O atendimento com as pessoas e o jeito de conversar com elas são essenciais para o meu trabalho. É o que garante a minha satisfação na profissão - comenta Carioca, que encerrou a carreira de jogador aos 37 anos, no Potyguar de Currais Novos.
Carioca - ídolo do América-RN (Foto: Reprodução/Inter TV Cabugi)
Carioca trabalha como vigilante em um hospital de Natal (Foto: Reprodução/Inter TV Cabugi)
Para ingressar na profissão de segurança, assim como os demais, foi necessária muita dedicação. Outro ponto destacado por Carioca foi a boa relação com alguns amantes do futebol.
- Antigamente, a galera era mais unida e essas amizades ficaram até hoje. Dessa união, você consegue boas coisas. Por conta disso, eu conheci boas pessoas na área, fiz o curso de segurança, me especializei, e consegui a oportunidade de trabalhar numa empresa em que os patrões já me conheciam dos tempos de jogador. Daí, a conversa ficou mais fácil e a chance surgiu. Eu agradeço todos os dias pela oportunidade. Eu tenho muita amizade e companheirismo pelos meus amigos - festeja Carioca.
Mercado inovador.
Os responsáveis pelas contratações dos ex-jogadores são o empresário Fernando Leocádio e seu pai, Sérgio Leocádio. Pai e filho são apaixonados por futebol e observaram que os ex-jogadores são um bom investimento para a empresa. Os dois fundaram a empresa Natal Vigilância há seis anos e, desde então, possuem mais de 20 ex-atletas como colaboradores. O primeiro deles foi o ex-zagueiro Romildo, que teve grande passagem pelo ABC. Em seguida, foram chegando à empresa o ex-goleiro Tinho, o ex-volante Joelan e muitos outros. A maioria dos vigilantes atua em hospitais particulares devido ao bom trato com o público.

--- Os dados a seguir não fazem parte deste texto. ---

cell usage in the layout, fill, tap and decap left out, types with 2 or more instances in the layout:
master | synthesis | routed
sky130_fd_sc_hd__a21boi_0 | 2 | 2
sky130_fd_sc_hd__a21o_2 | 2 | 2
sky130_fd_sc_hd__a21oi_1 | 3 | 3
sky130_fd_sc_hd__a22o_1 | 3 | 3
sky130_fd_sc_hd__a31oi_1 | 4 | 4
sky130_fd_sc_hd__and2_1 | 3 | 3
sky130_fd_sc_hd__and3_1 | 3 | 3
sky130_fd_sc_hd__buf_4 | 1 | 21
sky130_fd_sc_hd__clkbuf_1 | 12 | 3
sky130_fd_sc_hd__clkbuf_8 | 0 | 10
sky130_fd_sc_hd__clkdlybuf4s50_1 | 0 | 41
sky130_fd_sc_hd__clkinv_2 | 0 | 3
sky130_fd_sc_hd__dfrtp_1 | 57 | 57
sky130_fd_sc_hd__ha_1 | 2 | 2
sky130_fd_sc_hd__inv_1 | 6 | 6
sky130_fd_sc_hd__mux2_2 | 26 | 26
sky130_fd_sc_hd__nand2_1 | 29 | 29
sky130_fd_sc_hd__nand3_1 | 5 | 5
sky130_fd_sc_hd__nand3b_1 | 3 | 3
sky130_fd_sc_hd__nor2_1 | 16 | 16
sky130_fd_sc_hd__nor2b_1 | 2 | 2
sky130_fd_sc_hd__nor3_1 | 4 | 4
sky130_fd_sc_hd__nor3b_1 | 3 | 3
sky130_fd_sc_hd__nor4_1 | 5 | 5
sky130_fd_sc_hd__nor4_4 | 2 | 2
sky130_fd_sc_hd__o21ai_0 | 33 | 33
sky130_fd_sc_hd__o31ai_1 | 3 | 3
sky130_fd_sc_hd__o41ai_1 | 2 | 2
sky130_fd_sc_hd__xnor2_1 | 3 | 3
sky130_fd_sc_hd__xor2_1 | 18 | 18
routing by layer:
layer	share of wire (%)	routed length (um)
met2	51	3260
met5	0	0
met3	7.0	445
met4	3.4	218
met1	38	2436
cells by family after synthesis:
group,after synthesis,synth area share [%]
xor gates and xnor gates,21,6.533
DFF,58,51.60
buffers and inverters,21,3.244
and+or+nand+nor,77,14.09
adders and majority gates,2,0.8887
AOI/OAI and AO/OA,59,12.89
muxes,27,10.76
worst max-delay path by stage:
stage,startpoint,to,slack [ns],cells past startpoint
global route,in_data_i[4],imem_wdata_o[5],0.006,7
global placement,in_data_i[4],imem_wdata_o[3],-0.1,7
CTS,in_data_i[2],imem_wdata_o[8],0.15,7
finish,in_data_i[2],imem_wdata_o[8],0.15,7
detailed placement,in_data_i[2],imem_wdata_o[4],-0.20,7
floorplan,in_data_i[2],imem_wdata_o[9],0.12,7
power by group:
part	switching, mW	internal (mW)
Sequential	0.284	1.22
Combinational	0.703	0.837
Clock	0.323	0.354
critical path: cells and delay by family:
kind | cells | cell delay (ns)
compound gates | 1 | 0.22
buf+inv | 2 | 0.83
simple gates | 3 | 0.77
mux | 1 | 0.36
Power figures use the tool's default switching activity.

Contudo, o serviço que destaca maior importância para a empresa é quanto à segurança da Arena das Dunas. O contrato com o consórcio que administra o estádio foi firmado antes da Copa do Mundo.

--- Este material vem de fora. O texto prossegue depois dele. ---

`src/rtl/alu_op_decoder.sv`:
```
// Single-slot RV32I OP/OP-IMM decoder for the ALU, with a valid/ready handshake on both sides.
// Optional feature macro: ILLEGAL_CNT_EN adds a saturating illegal_cnt output.
module alu_op_decoder #(
    parameter int          XLEN       = 32,
    parameter int          RA_W       = 5,
    parameter logic [3:0]  ILLEGAL_OP = 4'b0000
) (
    input  logic            clk,
    input  logic            rst,
    input  logic            flush,
    input  logic            in_valid,
    output logic            in_ready,
    input  logic [31:0]     instr,
    output logic            out_valid,
    input  logic            out_ready,
    output logic [3:0]      alu_op,
    output logic [RA_W-1:0] rs1,
    output logic [RA_W-1:0] rs2,
    output logic [RA_W-1:0] rd,
    output logic            use_imm,
    output logic [XLEN-1:0] imm,
`ifdef ILLEGAL_CNT_EN
    output logic [15:0]     illegal_cnt,
`endif
    output logic            illegal
);

    localparam logic [6:0] OPC_OP     = 7'b0110011;
    localparam logic [6:0] OPC_OP_IMM = 7'b0010011;
    localparam logic [6:0] F7_BASE    = 7'b0000000;
    localparam logic [6:0] F7_ALT     = 7'b0100000;

    localparam logic [3:0] OP_ADD  = 4'b0000;
    localparam logic [3:0] OP_SUB  = 4'b0001;
    localparam logic [3:0] OP_SLT  = 4'b0010;
    localparam logic [3:0] OP_SLTU = 4'b0011;
    localparam logic [3:0] OP_AND  = 4'b0100;
    localparam logic [3:0] OP_OR   = 4'b0101;
    localparam logic [3:0] OP_XOR  = 4'b0110;
    localparam logic [3:0] OP_SLL  = 4'b0111;
    localparam logic [3:0] OP_SRL  = 4'b1000;
    localparam logic [3:0] OP_SRA  = 4'b1001;

    logic [2:0]      funct3;
    logic [6:0]      funct7;
    logic [3:0]      op_next;
    logic            use_imm_next;
    logic [XLEN-1:0] imm_next;
    logic            illegal_next;
    logic [RA_W-1:0] rs2_next;

    logic            valid_reg;
    logic [3:0]      op_reg;
    logic [RA_W-1:0] rs1_reg;
    logic [RA_W-1:0] rs2_reg;
    logic [RA_W-1:0] rd_reg;
    logic            use_imm_reg;
    logic [XLEN-1:0] imm_reg;
    logic            illegal_reg;
    logic            accept;

    assign funct3 = instr[14:12];
    assign funct7 = instr[31:25];

    always_comb begin
        op_next      = ILLEGAL_OP;
        use_imm_next = 1'b0;
        imm_next     = '0;
        illegal_next = 1'b1;
        if (instr[6:0] == OPC_OP) begin
            illegal_next = 1'b0;
            case ({funct7, funct3})
                {F7_BASE, 3'b000}: op_next = OP_ADD;
                {F7_BASE, 3'b001}: op_next = OP_SLL;
                {F7_BASE, 3'b010}: op_next = OP_SLT;
                {F7_BASE, 3'b011}: op_next = OP_SLTU;
                {F7_BASE, 3'b100}: op_next = OP_XOR;
                {F7_BASE, 3'b101}: op_next = OP_SRL;
                {F7_BASE, 3'b110}: op_next = OP_OR;
                {F7_BASE, 3'b111}: op_next = OP_AND;
                {F7_ALT,  3'b000}: op_next = OP_SUB;
                {F7_ALT,  3'b101}: op_next = OP_SRA;
                default:           illegal_next = 1'b1;
            endcase
        end else if (instr[6:0] == OPC_OP_IMM) begin
            illegal_next = 1'b0;
            use_imm_next = 1'b1;
            imm_next     = {{(XLEN-12){instr[31]}}, instr[31:20]};
            case (funct3)
                3'b000: op_next = OP_ADD;
                3'b010: op_next = OP_SLT;
                3'b011: op_next = OP_SLTU;
                3'b100: op_next = OP_XOR;
                3'b110: op_next = OP_OR;
                3'b111: op_next = OP_AND;
                3'b001: begin
                    imm_next = {{(XLEN-5){1'b0}}, instr[24:20]};
                    if (funct7 == F7_BASE) op_next = OP_SLL;
                    else                   illegal_next = 1'b1;
                end
                default: begin
                    imm_next = {{(XLEN-5){1'b0}}, instr[24:20]};
                    if (funct7 == F7_BASE)     op_next = OP_SRL;
                    else if (funct7 == F7_ALT) op_next = OP_SRA;
                    else                       illegal_next = 1'b1;
                end
            endcase
        end
        // Anything illegal is forwarded as a register-register ADD with no immediate
        if (illegal_next) begin
            op_next      = ILLEGAL_OP;
            use_imm_next = 1'b0;
            imm_next     = '0;
        end
    end

    assign rs2_next = use_imm_next ? '0 : instr[24:20];
    assign in_ready = ~flush & (~valid_reg | out_ready);
    assign accept   = in_valid & in_ready;

    always_ff @(posedge clk or posedge rst) begin
        if (rst) begin
            valid_reg   <= 1'b0;
            op_reg      <= '0;
            rs1_reg     <= '0;
            rs2_reg     <= '0;
            rd_reg      <= '0;
            use_imm_reg <= 1'b0;
            imm_reg     <= '0;
            illegal_reg <= 1'b0;
        end else if (flush) begin
            valid_reg <= 1'b0;
        end else if (accept) begin
            valid_reg   <= 1'b1;
            op_reg      <= op_next;
            rs1_reg     <= instr[19:15];
            rs2_reg     <= rs2_next;
            rd_reg      <= instr[11:7];
            use_imm_reg <= use_imm_next;
            imm_reg     <= imm_next;
            illegal_reg <= illegal_next;
        end else if (out_ready) begin
            valid_reg <= 1'b0;
        end
    end

`ifdef ILLEGAL_CNT_EN
    logic [15:0] illegal_cnt_reg;

    // A flushed slot is discarded, so it never counts even if out_ready was high
    always_ff @(posedge clk or posedge rst) begin
        if (rst) begin
            illegal_cnt_reg <= '0;
        end else if (valid_reg && out_ready && !flush && illegal_reg
                     && illegal_cnt_reg != 16'hFFFF) begin
            illegal_cnt_reg <= illegal_cnt_reg + 16'd1;
        end
    end

    assign illegal_cnt = illegal_cnt_reg;
`endif

    assign out_valid = valid_reg;
    assign alu_op    = op_reg;
    assign rs1       = rs1_reg;
    assign rs2       = rs2_reg;
    assign rd        = rd_reg;
    assign use_imm   = use_imm_reg;
    assign imm       = imm_reg;
    assign illegal   = illegal_reg;

endmodule

```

De acordo com Sérgio Leocádio, a disciplina dos ex-jogadores é o principal fator para que esse público tenha espaço nas empresas de segurança privada. O fator físico e a saúde em dia também contribuem para as contratações.

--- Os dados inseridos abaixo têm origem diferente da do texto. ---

File: src/rtl/prefix_adder.sv
// Kogge-Stone parallel-prefix adder with carry-in/carry-out and a single
// output register. {Cout,Sum} = A + B + Cin, one cycle after the operands
// are sampled; a new operand set is accepted on every clock.
module prefix_adder #(
  parameter int N = 8
) (
  input  logic         clk,
  input  logic         rst,
  input  logic [N-1:0] A,
  input  logic [N-1:0] B,
  input  logic         Cin,
  output logic [N-1:0] Sum,
  output logic         Cout
);

  // Cin occupies prefix position 0 and operand bit i occupies position i+1,
  // so the tree spans N+1 positions. Cout must see all of them, including
  // Cin, which needs $clog2(N+1) levels. With only $clog2(N) levels a
  // power-of-two N would drop Cin from the carry out of the top bit.
  localparam int LVLS = $clog2(N + 1);

  // Group generate/propagate after each level; index 0 is the pre-processed
  // input and index LVLS is the final prefix result.
  logic [N:0] gen_l [LVLS+1];
  logic [N:0] prp_l [LVLS+1];

  logic [N-1:0] p_bit;
  logic [N-1:0] sum_c;
  logic         cout_c;

  // Prefix tree: combine each node with the node d positions below it.
  // Nodes with no partner at distance d pass through, so every node is
  // driven for any N, powers of two or not.
  always_comb begin
    p_bit    = A ^ B;
    gen_l[0] = {A & B, Cin};
    prp_l[0] = {p_bit, 1'b0};
    for (int l = 0; l < LVLS; l++) begin
      for (int j = 0; j <= N; j++) begin
        if (j >= (1 << l)) begin
          gen_l[l+1][j] = gen_l[l][j] | (prp_l[l][j] & gen_l[l][j-(1<<l)]);
          prp_l[l+1][j] = prp_l[l][j] & prp_l[l][j-(1<<l)];
        end else begin
          gen_l[l+1][j] = gen_l[l][j];
          prp_l[l+1][j] = prp_l[l][j];
        end
      end
    end
  end

  // Post-process: the carry into bit i is the group generate of everything
  // below it, which sits at prefix position i.
  always_comb begin
    sum_c  = p_bit ^ gen_l[LVLS][N-1:0];
    cout_c = gen_l[LVLS][N];
  end

  // ---- stage boundary: output register ----
  // Result register; reset clears the result and wins over any operands.
  always_ff @(posedge clk) begin
    if (rst) begin
      Sum  <= '0;
      Cout <= 1'b0;
    end else begin
      Sum  <= sum_c;
      Cout <= cout_c;
    end
  end

endmodule

File: config.mk
export PLATFORM = sky130hd
export DESIGN_NAME = prefix_adder
export DESIGN_NICKNAME = d
export VERILOG_FILES = /design/src/rtl/prefix_adder.sv
export SDC_FILE = /design/constraint.sdc
export NUM_CORES = 1
export LEC_CHECK = 0
export CORE_MARGIN = 2
export CORE_UTILIZATION = 41
export DETAILED_ROUTE_END_ITERATION = 6
export PLACE_DENSITY = 0.85
export SLEW_MARGIN = 30
export SYNTH_ARGS = -nofsm -noshare
export SYNTH_HDL_FRONTEND = slang
export SYNTH_SLANG_ARGS = --single-unit
File: constraint.sdc
create_clock -name clk -period 3.95 [get_ports clk]
set_input_delay 0.79 -clock clk [delete_from_list [all_inputs] [get_ports clk]]
set_output_delay 0.79 -clock clk [all_outputs]
set_load 0.005 [all_outputs]
==> impl_metrics.env <==
export IMPL_synth_cell_type_count=29
export IMPL_gp_congestion=0.825
export IMPL_gr_total_overflow=0
export IMPL_power_density_nw_per_um2=310
export IMPL_io_buffers=27
export IMPL_yosysSeqAreaShare_pct=31.2
export IMPL_critPathLaunch="A[0]"
export IMPL_hold_viol=0
export IMPL_m1WireLength_um=515
export IMPL_cts_setup_buffers=0
export IMPL_initial_core_util_pct=44.3
export IMPL_syn_avg_cell_area_um2=9.01
export IMPL_path_max_fanout=2
export IMPL_finalWirelength_um=1190
export IMPL_yosys_warnings=0
export IMPL_layout_drive_gt1_share_pct=6.38
export IMPL_clk_path_buf_depth=2
export IMPL_dieWidth_um=41.5
export IMPL_slew_headroom_pct=67.2
export IMPL_startpoint_type="input port"
export IMPL_cts_root_buffer="clkbuf_4"
export IMPL_setup_tns_ns=0
export IMPL_drv_cap=0
export IMPL_grt_use_total_pct=16.3
export IMPL_nets=123
export IMPL_htree_levels=1
export IMPL_status="finished clean"
export IMPL_netlist_area_leader_share_pct=31.2
export IMPL_setup_violations=0
export IMPL_grt_pass1_vias=571
export IMPL_cts_made_buffers=3
export IMPL_drt_pass1_iterations=4
export IMPL_max_freq_ghz=0.405
export IMPL_drt_vias_per_instance=5.23
export IMPL_antenna_left=0
export IMPL_layout_commonest_cell="clkdlybuf4s50_1"
export IMPL_worstMarginPinSlew_ns=0.492
export IMPL_post_drt_wl_per_cell_um=10.9
export IMPL_path_class="input port to flop"
export IMPL_rsz0062_at_grt="false"
export IMPL_place_hpwl_um=1020
export IMPL_p_leak_uw=0.000387
export IMPL_cp_data_required_time_ns=4.14
export IMPL_whs_ns=1.27
export IMPL_cts_sinks=9
export IMPL_wl_met3_um=57
export IMPL_area_growth_pct=54.0
export IMPL_ios=28
export IMPL_hold_start="B[0]"
export IMPL_period_minus_slack_ns=2.47
export IMPL_timing_final_crit_share_pct=62.5
export IMPL_antenna_found_initial=0
export IMPL_drc=0
export IMPL_endpoint_kind="flop"
export IMPL_num_rows=13
export IMPL_core_area_um2=1300
export IMPL_ctsResizeCount=0
export IMPL_vias=570
export IMPL_dr_first_iter_drc_count=4
export IMPL_synth_cells=64
export IMPL_die_y_um=41.5
export IMPL_ys_ff_latch=9
export IMPL_yosys_area_top_type="dfxtp_1"
export IMPL_finalPower_uw=276
export IMPL_grt_pass1_wl_um=2190
export IMPL_grt_max_degree=12
export IMPL_crit_arrival_ns=2.66
export IMPL_cts_tree="yes"
export IMPL_synthTopCellsByArea="dfxtp_1, ha_1, a21oi_1"
export IMPL_synth_area_um2=577
export IMPL_dieArea_um2=1720
export IMPL_hold_class="input port to flop"
export IMPL_cts_hold_buf=0
export IMPL_n_antenna_cell=0
export IMPL_wl_met2_um=583
export IMPL_synth_nets=92
export IMPL_ir_worst_vdd_v=0.000179
export IMPL_highest_layer="met4"
export IMPL_drv_slew=0
export IMPL_layout_common_cells="clkdlybuf4s50_1, dfxtp_1, ha_1, inv_1"
export IMPL_clk_pin_slew_ns=0.06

RN Segurança FC - Kelton, Joelan, Tinho e Carioca (Foto: Jocaff Souza/GloboEsporte.com)
Ex-jogadores de futebol se destacam como vigilantes na empresa de segurança (Foto: Jocaff Souza/GloboEsporte.com)
- Especialmente, nos surpreendeu o serviço dos ex-jogadores na desenvoltura com o trabalho. O jogador de futebol já tem o porte atlético, a boa altura, a preparação física adequada e, o mais importante, a disciplina. O trabalho com esse pessoal foi tão bem aceito na nossa empresa que nós temos mais seis ex-jogadores que estão com currículo engatilhados e estão à espera de postos para trabalho. É um pessoal mais observador, mais educado e que consegue desenvolver um trabalho mais qualificado - revela.
Para que o restante dos funcionários possam entrar em forma, a empresa criou um projeto desportivo com a prática do futebol. Aos finais de semana, os empregados que não estejam em regime de plantão são convidados para um jogo, onde o essencial é mostrar disposição para correr atrás da bola.
- Nós temos um projeto de lazer aos finais de semana que envolve o futebol. Eles (os ex-jogadores) convidam os outros vigilantes a praticarem o futebol, até como uma forma de prevenção à saúde. É um momento em que aquele vigilante que está fora do peso começa a se cuidar um pouco mais e dar valor a outros critérios para o seu trabalho - contou.